### Required action
What is the number of lines in the records below holding the string "width"? Reply with it and nothing else.

[Material provided — start]

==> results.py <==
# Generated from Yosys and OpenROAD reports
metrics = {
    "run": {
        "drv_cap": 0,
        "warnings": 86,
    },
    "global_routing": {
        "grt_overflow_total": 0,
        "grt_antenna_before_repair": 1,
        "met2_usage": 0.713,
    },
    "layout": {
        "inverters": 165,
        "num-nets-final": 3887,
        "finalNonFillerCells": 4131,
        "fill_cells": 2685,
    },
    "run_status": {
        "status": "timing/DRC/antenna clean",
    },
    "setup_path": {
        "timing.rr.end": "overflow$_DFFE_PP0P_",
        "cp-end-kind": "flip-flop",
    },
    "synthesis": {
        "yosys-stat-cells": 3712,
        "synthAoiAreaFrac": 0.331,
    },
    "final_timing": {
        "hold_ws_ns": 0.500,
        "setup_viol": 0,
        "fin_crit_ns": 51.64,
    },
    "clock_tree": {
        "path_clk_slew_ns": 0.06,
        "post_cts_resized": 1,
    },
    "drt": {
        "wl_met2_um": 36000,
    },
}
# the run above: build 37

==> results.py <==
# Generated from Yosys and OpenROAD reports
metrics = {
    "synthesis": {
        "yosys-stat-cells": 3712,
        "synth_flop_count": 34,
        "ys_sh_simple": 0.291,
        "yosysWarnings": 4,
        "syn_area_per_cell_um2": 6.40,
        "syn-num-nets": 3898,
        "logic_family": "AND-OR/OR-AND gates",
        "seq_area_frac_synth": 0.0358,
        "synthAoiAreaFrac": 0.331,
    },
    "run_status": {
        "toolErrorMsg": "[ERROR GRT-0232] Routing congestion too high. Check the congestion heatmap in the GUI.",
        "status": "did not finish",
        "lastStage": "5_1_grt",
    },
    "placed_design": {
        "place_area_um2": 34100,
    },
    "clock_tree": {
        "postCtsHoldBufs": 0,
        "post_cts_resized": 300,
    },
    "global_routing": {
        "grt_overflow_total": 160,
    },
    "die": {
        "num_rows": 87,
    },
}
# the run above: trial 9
==> inputs of wip/willow <==
// battle_ship
module battle_ship(
      input wire clk,			 
      input wire clr,
      input wire btnU,
      input wire btnD,
      input wire btnR,
      input wire btnL,
      input wire sel,
	    input sw,
      output wire [2:0] red,	 
      output wire [2:0] green,   
      output wire [1:0] blue,	     
      output wire [3:0] an,
      output wire [7:0] seg,
      output wire hsync,		 
      output wire vsync			 
	);
	wire clock_4Hz = clk;
	wire clock_25Mhz = clk;
	wire turn;
	wire phase;
  wire finish;
	wire [27: 0] pships;
	wire [27: 0] cships;
  wire [27: 0] c_curr_guess;
  wire [27: 0] p_curr_guess;
	assign cships = 28'b1000000100010000000000010000;
	wire db_btnR;
	wire db_btnL;
	wire db_btnU;
	wire db_btnD;
	wire db_btnSel;
	wire db_btnRst;
	debouncer db_r(
    .clk (clock_4Hz),
		.rst (clr),
    .btn_in (btnR),
    .btn_out (db_btnR)
	);
	debouncer db_l(
		.clk (clock_4Hz),
		.rst (clr),
		.btn_in (btnL),
		.btn_out (db_btnL)
	);
	debouncer db_u(
		.clk (clock_4Hz),
		.rst (clr),
		.btn_in (btnU),
		.btn_out (db_btnU)
	);
	debouncer db_d(
		.clk (clock_4Hz),
		.rst (clr),
		.btn_in (btnD),
		.btn_out (db_btnD)
	);
	debouncer db_sel(
		.clk (clock_4Hz),
		.rst (clr),
		.btn_in (sel),
		.btn_out (db_btnSel)
	);
	assign db_btnRst = clr;
	wire [27:0] cguess;
	wire [27:0] pguess;
	vga640x480 myDisplay(
		.clk(clock_25Mhz),
		.rst(clr),
		.phase(phase),
    .finish (finish),
		.cships(cships),
		.pships(pships),
		.hsync(hsync),
		.vsync(vsync),
		.cguess(cguess),
		.pguess(pguess),
		.red(red),
		.green(green),
		.blue(blue)
	);
	select_phase confirm_select(
		.clk (clock_4Hz),
		.rst (clr),
		.sel (db_btnSel),
		.seg (seg),
		.an (an),
		.phase (phase),
		.pships (pships)
	);
	select mySelections(
		.clk (clock_4Hz),
		.rst (db_btnRst),     	 
		.phase (phase),   		 
		.sel  (db_btnSel),     	 
		.btnU (db_btnU),
		.btnR (db_btnR),
		.btnL (db_btnL),
		.btnD (db_btnD),
		.seg (seg),
		.an (an)
	);
  correct_guess_counter correct_guesses(
      .clk (clock_4Hz),
      .rst (clr),
      .sel (db_btnSel),
      .phase(phase),
      .sw (sw),
      .c_curr_guess (c_curr_guess),
      .p_curr_guess (p_curr_guess),
      .cships (cships),
      .pships (pships),
      .finish (finish)
  ); 
	game_phase myGame(     
		.clk (clock_4Hz),
		.sel (db_btnSel),    
		.rst (db_btnRst),
		.phase (phase),	
		.sw (sw),
  ...
export LEC_CHECK = 0
export CAP_MARGIN = 20
export CELL_PAD_IN_SITES_DETAIL_PLACEMENT = 2
export CELL_PAD_IN_SITES_GLOBAL_PLACEMENT = 1
export CORE_ASPECT_RATIO = 1.1
export CORE_MARGIN = 10
export CORE_UTILIZATION = 58
export GPL_ROUTABILITY_DRIVEN = 0
export GPL_TIMING_DRIVEN = 0
export MAX_ROUTING_LAYER = met5
export PLACE_DENSITY_LB_ADDON = 0.11
export SLEW_MARGIN = 20
create_clock -name core_clock -period 8.5 [get_ports {clk}]
run.sh (not shown) runs the stock make flow with config.mk's settings and CLKGATE_MAP_FILE=.
==> inputs of wip/lagoon, as changes to wip/willow <==
Settings changed: CELL_PAD_IN_SITES_DETAIL_PLACEMENT 2 to default, CELL_PAD_IN_SITES_GLOBAL_PLACEMENT 1 to default, CORE_ASPECT_RATIO 1.1 to default, CORE_MARGIN 10 to 2, CORE_UTILIZATION 58 to 66, GPL_ROUTABILITY_DRIVEN 0 to default, GPL_TIMING_DRIVEN 0 to default, MAX_ROUTING_LAYER met5 to default, PLACE_DENSITY_LB_ADDON 0.11 to default, SETUP_SLACK_MARGIN from default to -0.3.
==> flow/constraint.sdc (replaced) <==
create_clock -name core_clock -period 3.25 [get_ports {clk}]
set_input_delay 0.6500 -clock core_clock [delete_from_list [all_inputs] [get_ports {clk}]]
set_output_delay 0.6500 -clock core_clock [all_outputs]
set_load 0.01 [all_outputs]
==> results <==
Mean instance size in the synthesized netlist: wip/lagoon 7.51 um2; wip/willow 7.51 um2
Tally of buffers added on design ports: wip/lagoon 28; wip/willow 28
Number of standard cells reported by yosys: wip/lagoon 1848; wip/willow 1848
Number of distinct standard cells referenced by the synthesized netlist: wip/lagoon 103; wip/willow 103
Die extent in y: wip/lagoon 149 um; wip/willow 182 um
Leading cell type by number of instances after synthesis: wip/lagoon sky130_fd_sc_hd__nor2_1; wip/willow sky130_fd_sc_hd__nor2_1
Adder Share, Synth: wip/lagoon 0.0357; wip/willow 0.0357
Share of the core filled by cells before placement: wip/lagoon 0.667; wip/willow 0.588
Synth warn: wip/lagoon 7; wip/willow 7
Most used flip-flop cell: wip/lagoon sky130_fd_sc_hd__dfxtp_1; wip/willow sky130_fd_sc_hd__dfxtp_1
Number of nets produced by synthesis: wip/lagoon 1895; wip/willow 1895
CORE AREA: wip/lagoon 20800 um2; wip/willow 23600 um2
Die ar.: wip/lagoon 22200 um2; wip/willow 30500 um2
Simple-gate share of the synthesized area: wip/lagoon 0.283; wip/willow 0.283
Site Rows: wip/lagoon 53; wip/willow 59
Outcome: wip/lagoon failed layout checks; wip/willow aborted with a tool error
Last stage reached: wip/lagoon -; wip/willow detailed placement (3_5_place_dp)
Violated checks: wip/lagoon setup timing; wip/willow -
Share of the synthesized netlist area taken by xor and xnor gates: wip/lagoon 0.0240; wip/willow 0.0240
Die W: wip/lagoon 149 um; wip/willow 167 um
Post-synthesis instance total: wip/lagoon 1848; wip/willow 1848
Post-synth regs: wip/lagoon 237; wip/willow 237
Max-area cell share: wip/lagoon 0.342; wip/willow 0.342
Synth async-reset ratio: wip/lagoon 0; wip/willow 0
Cell type with the largest total area after synthesis: wip/lagoon sky130_fd_sc_hd__dfxtp_1; wip/willow sky130_fd_sc_hd__dfxtp_1
Mapped cell area: wip/lagoon 13900 um2; wip/willow 13900 um2
Register area share after synthesis: wip/lagoon 0.342; wip/willow 0.342
Multiplexer share: wip/lagoon 0.00658; wip/willow 0.00658

---

==> run a <==
battle_ship again, from the RTL that the note above started with.
make LEC_CHECK=0 CAP_MARGIN=20 CORE_MARGIN=2 CORE_UTILIZATION=65 CTS_CLUSTER_DIAMETER=28 SETUP_SLACK_MARGIN=1.17 SLEW_MARGIN=20 TNS_END_PERCENT=5 finish   # period 4.26 ns
==> run b: changes against run a <==
--- a/flow/config.mk
+++ b/flow/config.mk
@@ -7,8 +7,7 @@
 export LEC_CHECK = 0
+export ABC_AREA = 1
 export CAP_MARGIN = 20
 export CORE_MARGIN = 2
-export CORE_UTILIZATION = 65
-export CTS_CLUSTER_DIAMETER = 28
-export SETUP_SLACK_MARGIN = 1.17
+export CORE_UTILIZATION = 64
 export SLEW_MARGIN = 20
-export TNS_END_PERCENT = 5
+export TNS_END_PERCENT = 10
==> flow/constraint.sdc (replaced) <==
create_clock -name core_clock -period 3.78 [get_ports {clk}]
set_input_delay 0.7560 -clock core_clock [delete_from_list [all_inputs] [get_ports {clk}]]
set_output_delay 0.7560 -clock core_clock [all_outputs]
set_load 0.01 [all_outputs]
==> run c: changes against run a <==
--- a/flow/config.mk
+++ b/flow/config.mk
@@ -9,6 +9,4 @@
 export CORE_MARGIN = 2
-export CORE_UTILIZATION = 65
-export CTS_CLUSTER_DIAMETER = 28
-export SETUP_SLACK_MARGIN = 1.17
+export CORE_UTILIZATION = 72
+export SETUP_SLACK_MARGIN = -0.22
 export SLEW_MARGIN = 20
-export TNS_END_PERCENT = 5
==> flow/constraint.sdc (replaced) <==
create_clock -name core_clock -period 3.58 [get_ports {clk}]
set_input_delay 0.7160 -clock core_clock [delete_from_list [all_inputs] [get_ports {clk}]]
set_output_delay 0.7160 -clock core_clock [all_outputs]
set_load 0.01 [all_outputs]
==> run d: changes against run a <==
--- a/flow/config.mk
+++ b/flow/config.mk
@@ -7,8 +7,7 @@
 export LEC_CHECK = 0
+export ABC_AREA = 1
 export CAP_MARGIN = 20
 export CORE_MARGIN = 2
-export CORE_UTILIZATION = 65
-export CTS_CLUSTER_DIAMETER = 28
-export SETUP_SLACK_MARGIN = 1.17
+export CORE_UTILIZATION = 72
 export SLEW_MARGIN = 20
-export TNS_END_PERCENT = 5
+export TNS_END_PERCENT = 15
==> flow/constraint.sdc (replaced) <==
create_clock -name core_clock -period 13.4 [get_ports {clk}]
set_input_delay 2.6800 -clock core_clock [delete_from_list [all_inputs] [get_ports {clk}]]
set_output_delay 2.6800 -clock core_clock [all_outputs]
set_load 0.01 [all_outputs]
==> summary of the runs <==
- Run b finished but failed the layout checks on negative setup slack. Run a finished with timing, DRC and antenna clean. Run d finished with timing, DRC and antenna clean. Run c completed, yet does not pass: negative setup slack.
- Of run d and run c, run c has the higher combinational power (gap about 80%, measured against run c).
- First-iteration DRC count, highest first: run c, run b, run a, run d.
- The clock power of run b is 3.6 times that of run d.
- Against run a, the design area of run c is lower by about 6%.
- Die area: run d < run c < run a < run b.
==> figures <==
| metric | run a | run d | run c | run b |
|---|---|---|---|---|
| Amount of wire on met3 after detailed routing | 7560 um | 4790 um | 8490 um | 6430 um |
| Die width | 150 um | 143 um | 143 um | 151 um |
| Outcome | complete, no violations | complete, no violations | failed layout checks | failed layout checks |
| Reasons for failing layout checks | - | - | negative setup slack | negative setup slack |
| Met3 usage in global routing | 0.109 | 0.0912 | 0.166 | 0.0880 |
| Dpl hpwl | 36300 um | 31600 um | 37800 um | 36900 um |
| Min Tclk post-route | 3820 ps | 6050 ps | 4080 ps | 5100 ps |
| Number of global-route vias before repair | 14900 | 13700 | 15400 | 16200 |
| Synth Area in Simple Gates | 0.283 | 0.302 | 0.283 | 0.302 |
| Leakage component of the power | 6.54 nW | 6.55 nW | 6.34 nW | 8.66 nW |
| Fraction of standard cell area in multi-input logic | 0.521 | 0.486 | 0.526 | 0.409 |
| Internal Power | 5.55 mW | 1.18 mW | 4.80 mW | 4.44 mW |
| Post-synth cell types | 103 | 58 | 103 | 58 |

---

==> inputs of pepper <==
battle_ship again, from the RTL that the note above started with.
Settings: LEC_CHECK=0, ABC_AREA=1, CAP_MARGIN=20, CORE_MARGIN=2, CORE_UTILIZATION=68, SETUP_SLACK_MARGIN=0.9, SLEW_MARGIN=20; clock period 3.32 ns.
==> inputs of onyx, as changes to pepper <==
Settings changed: ABC_AREA 1 to not set, CORE_UTILIZATION 68 to 40, SETUP_SLACK_MARGIN 0.9 to not set.
==> flow/constraint.sdc (replaced) <==
create_clock -name core_clock -period 3.92 [get_ports {clk}]
set_input_delay 0.7840 -clock core_clock [delete_from_list [all_inputs] [get_ports {clk}]]
set_output_delay 0.7840 -clock core_clock [all_outputs]
set_load 0.01 [all_outputs]
==> comparison table <==
Run status: onyx timing/DRC/antenna clean; pepper aborted with a tool error
Last stage reached: onyx -; pepper 4_1_cts
Yosys Instances: onyx 1848; pepper 2191
Floorplan Nets: onyx 1895; pepper 2238
Complex Gates by Area: onyx 25.8%; pepper 17.4%
Proportion of netlist area held by the largest area contributor: onyx 34.2%; pepper 34.2%
Die width: onyx 190 um; pepper 147 um
Chip area line of the yosys report: onyx 13900 sq um; pepper 13900 sq um
Fp util: onyx 40.4%; pepper 69.0%
Pre-CTS setup slack: onyx 0.0828 ns; pepper -1.66 ns
Number of placement rows: onyx 68; pepper 52
Placed insts: onyx 2368; pepper 2898
Cell area after placement: onyx 15300 sq um; pepper 18000 sq um
Parity-gate share of the synthesized area counting xor and xnor cells: onyx 2.40%; pepper 1.71%
Most frequent cell after synthesis: onyx sky130_fd_sc_hd__nor2_1; pepper sky130_fd_sc_hd__nand2_1
HPWL after DPL: onyx 40.4 mm; pepper 39.6 mm
Number of distinct library cells after synthesis: onyx 103; pepper 58
Global placer's final weighted congestion: onyx 1.06; pepper 1.10
Core area: onyx 34400 sq um; pepper 20100 sq um
Post-synth design cell area: onyx 13900 sq um; pepper 13900 sq um
Fraction of synthesized area in multiplexers: onyx 0.658%; pepper 0%
Post-synthesis share of cell area spent on full adders, half adders and majority gates: onyx 3.57%; pepper 3.57%
Synth Area per Inst: onyx 7.51 sq um; pepper 6.33 sq um
Vertical die dimension: onyx 190 um; pepper 147 um
Sequential element share of the synthesized area: onyx 34.2%; pepper 34.2%
Die outline area: onyx 36200 sq um; pepper 21500 sq um
Syn Inst Count: onyx 1848; pepper 2191

---

==> trial 25 <==
Starting RTL as in the previous note.
Settings: LEC_CHECK=0, CAP_MARGIN=20, CORE_MARGIN=2, CORE_UTILIZATION=71, CTS_CLUSTER_SIZE=46, PLACE_DENSITY=0.65, SETUP_SLACK_MARGIN=1.67, SLEW_MARGIN=20; clock period 6.78 ns.
==> build 3: changes against trial 25 <==
--- a/flow/config.mk
+++ b/flow/config.mk
@@ -7,8 +7,6 @@
 export LEC_CHECK = 0
 export CAP_MARGIN = 20
 export CORE_MARGIN = 2
-export CORE_UTILIZATION = 71
-export CTS_CLUSTER_SIZE = 46
-export PLACE_DENSITY = 0.65
-export SETUP_SLACK_MARGIN = 1.67
+export CORE_UTILIZATION = 68
+export CTS_CLUSTER_DIAMETER = 30
 export SLEW_MARGIN = 20
==> flow/constraint.sdc (replaced) <==
create_clock -name core_clock -period 3.24 [get_ports {clk}]
set_input_delay 0.6480 -clock core_clock [delete_from_list [all_inputs] [get_ports {clk}]]
set_output_delay 0.6480 -clock core_clock [all_outputs]
set_load 0.01 [all_outputs]
==> build 7: changes against trial 25 <==
--- a/flow/config.mk
+++ b/flow/config.mk
@@ -7,8 +7,5 @@
 export LEC_CHECK = 0
 export CAP_MARGIN = 20
 export CORE_MARGIN = 2
-export CORE_UTILIZATION = 71
-export CTS_CLUSTER_SIZE = 46
-export PLACE_DENSITY = 0.65
-export SETUP_SLACK_MARGIN = 1.67
+export CORE_UTILIZATION = 40
 export SLEW_MARGIN = 20
==> flow/constraint.sdc (replaced) <==
create_clock -name core_clock -period 4.75 [get_ports {clk}]
set_input_delay 0.9500 -clock core_clock [delete_from_list [all_inputs] [get_ports {clk}]]
set_output_delay 0.9500 -clock core_clock [all_outputs]
set_load 0.01 [all_outputs]
==> comparison <==
- Of trial 25 and build 7, trial 25 has the higher worst hold slack (gap 24 ps).
- Synthesized cell count is the same in trial 25 and build 3.
- In trial 25 the fmax is smaller than in build 7, by 11%.
- Of build 7 and trial 25, build 7 has the higher non-clock buffer count (gap 25).
- Trial 25 completed without violations. Build 7 produced a clean layout. Build 3 stopped in global routing (5_1_grt).
- Against build 7, the via count of trial 25 is higher by about 8%.
- Sequential power: trial 25 is lower than build 7 (about 30%).
- Total power: build 7 is higher than trial 25 (39%).
- Against build 7, the sequential share of layout area of trial 25 is higher by 0.82 points.
- Die area: build 3 is larger than trial 25 (about 4.3%).
==> figures <==
|  | build 7 | trial 25 | build 3 |
|---|---|---|---|
| Final Util | 44.7% | 77.4% | - |
| Post-layout net count | 1886 | 1860 | - |
| Placeable core area | 34400 sq um | 19300 sq um | 20100 sq um |
| Crit path capture type | flip-flop | flip-flop | - |
| Clock-net power | 2.04 mW | 1.50 mW | - |
| Leading power group | registers | clock | - |
| Power of the sequential group | 2.10 mW | 1.48 mW | - |
| Share of the final layout cell area in sequential cells | 30.9% | 31.7% | - |
| Fraction of power consumed by sequential logic | 44.0% | 43.0% | - |
| Number of hold violations in the final report | 0 | 0 | - |
| Vias per inst | 6.14 | 7.31 | - |
| Flop-to-flop setup slack | 450 ps | 1970 ps | - |
| Floorplan die area | 36200 sq um | 20700 sq um | 21600 sq um |
| Status | complete, no violations | complete, no violations | did not finish |
| Last stage reached | - | - | global routing (5_1_grt) |
| Setup-failing EPs final | 0 | 0 | - |
| Area occupied by multi-input gates | 8440 sq um | 8440 sq um | - |
| Combinational gate count | 1470 | 1470 | - |
| Register clock-pin slew on the reported worst setup and hold paths | 60 ps | 70 ps | - |
| Bufs w/o clock | 74 | 49 | - |
| End of the worst hold path | db_u.dff2.Q | db_sel.dff2.Q | - |
Power figures rest on the tool's default switching activity, not on a simulated workload.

[Material provided — finish]

### Answer for this exercise
2